The 5th Makati Cinemanila Film Competition is at its most exciting yet, with 16 films from around the globe competing for the top prizes. Awards at stake are the Grand Prize Lino Brocka Award, to be conferred by an international jury of prominent film personalities, the Network for the Promotion of Asian Cinema (NETPAC) Award, the Grand Jury Prize, the Ishmael Bernal Award for Young/Alternative Cinema, Best Actor, Best Actress, Best Documentary, Best Short Film, Best Screenplay, and the Special Jury Prize. The 5th Makati Cinemanila International Film Festival will be formally opened with the awarding of Lifetime Achievement Awards to Filipino-American Hollywood Stars Lou Diamond Philips, Tia Carrere, Rob Schneider, Dean Devlin and Fritz Friedman for their efforts in the plight of Filipino war veterans and their outstanding careers in world entertainment. The opening films are Filipino-American director Gene Cajayon’s “The Debut” and the Philippine premiere of “City of God” by Fernando Meirelles from Brazil. Fellow Lifetime Achievement Awardees are the Star for All Seasons Philippine actress Vilma Santos and Indonesian actress and activist Christine Hakim.
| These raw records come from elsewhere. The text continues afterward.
// top
module top(input clk, rst_raw, up, left, right, down, 
           input [15:0]switches, output dp,a,b,c,d,e,f,g, output [3:0]anode,
           output load_done, output reg fsm_done);
For scale: about 1400 cells after synthesis, roughly 0.011 mm^2 of cells after synthesis.
clock: 7.52 ns
lec_check: 0
abc_area: 1
cap_margin: 25
cell_pad_in_sites_detail_placement: 1
core_aspect_ratio: 1.42
core_margin: 5
core_utilization: 51
cts_cluster_diameter: 221
gpl_routability_driven: 0
gpl_timing_driven: 1
max_routing_layer: met4
min_routing_layer: met2
place_density_lb_addon: 0.16
setup_slack_margin: 1.49
slew_margin: 30
run.sh (not shown) runs the stock make flow with config.mk's settings and CLKGATE_MAP_FILE=.
Next try:
Settings changed: ABC_AREA 1 to not set, CAP_MARGIN 25 to 20, CELL_PAD_IN_SITES_DETAIL_PLACEMENT 1 to not set, CORE_ASPECT_RATIO 1.42 to not set, CORE_MARGIN 5 to 2, CORE_UTILIZATION 51 to 40, CTS_CLUSTER_DIAMETER 221 to not set, GPL_ROUTABILITY_DRIVEN 0 to not set, GPL_TIMING_DRIVEN 1 to not set, MAX_ROUTING_LAYER met4 to not set, MIN_ROUTING_LAYER met2 to not set, PLACE_DENSITY_LB_ADDON 0.16 to not set, SETUP_SLACK_MARGIN 1.49 to not set, SLEW_MARGIN 30 to 20.
Clock period 7.52 ns to 4.25 ns, I/O delays scaled along.
What happened: Cell area is higher by 3.4%; clock skew is about the same; power increases by 73%; utilization goes down by 12 points; worst hold slack is better by 0.023 ns; wire length goes down by 20%.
Other special guests at this year’s festival are Brazilian director Fernando Meirelles and Czech director Petr Zelenka, Malaysian director U-wei Haju Saari, Scripwriter Prabda Yoon from Thailand, Indonesian director Garin Nugroho and many more. – Makati Cinemanila Film Competion, Philippine Daily Inquirer, Aug 7, 2003 (READ MORE)
Cinemanila best actress and Lipa City Mayor Vilma Santos says she has three options for 2004: to run for reelection, to run for governor of Batangas province, or not to run at all. The Star for all Seasons said this Thursday night after she won the best actress prize for her performance in Chito Rono’s “Dekada ’70,” during Thursday night’s Makati 2003 Cinemanila International Film Festival awards at Onstage in Greenbelt, Makati. Santos said she is taking her time to decide about her political plans, “because being a public official is not an easy job.” “I also have other roles in life that are equally demanding and tiring,” she said in Pilipino. “If I ran in 2004, that would mean I have to prepare myself physically and emotionally for another three years of public service,” Vilma later told Inquirer Entertainment, in a telephone interview the day after the awards night. “It’s not that easy becauise I am also a mother to two boys, and a wife to a senator,” pointed out the wife of Senator Ralph Recto. She and the senator have a 7-year-old son, Ryan Christian. VJ and television host Luis Manzano, 22 is Santos’ son with actor Edu Manzano. Recto was congressman of the fourth and largest district of Batangas province from 1992 to 2001 before he was elected senator in 2001. “As an actress, I am also constrained to my fans, who have stood by me through the years,” said Santos. “That’s why I choose my movies very carefully. I make sure the movies I make have social relevance.” Her best actress win for “Dekada ’70” is her second international acting trophy. She was also the best actress at teh 1999 Brussels International Film Festival in Belgium, for “Bata Bata, Paano Ka Ginawa?” which Rono also directed. “I’m very thankful that people appreciate my work, even if I only make one movie a year, by honoring me with awards like this,” Santos said of her triumph in the Cinemanila film fest. She said that a new movie, which is not as “heavy” as “Dekada ’70” and “Bata, Bata,” is now being planned for her. – Marinel R. Cruz, Philippine Daily Inquirer, Aug 24 2003 (READ MORE)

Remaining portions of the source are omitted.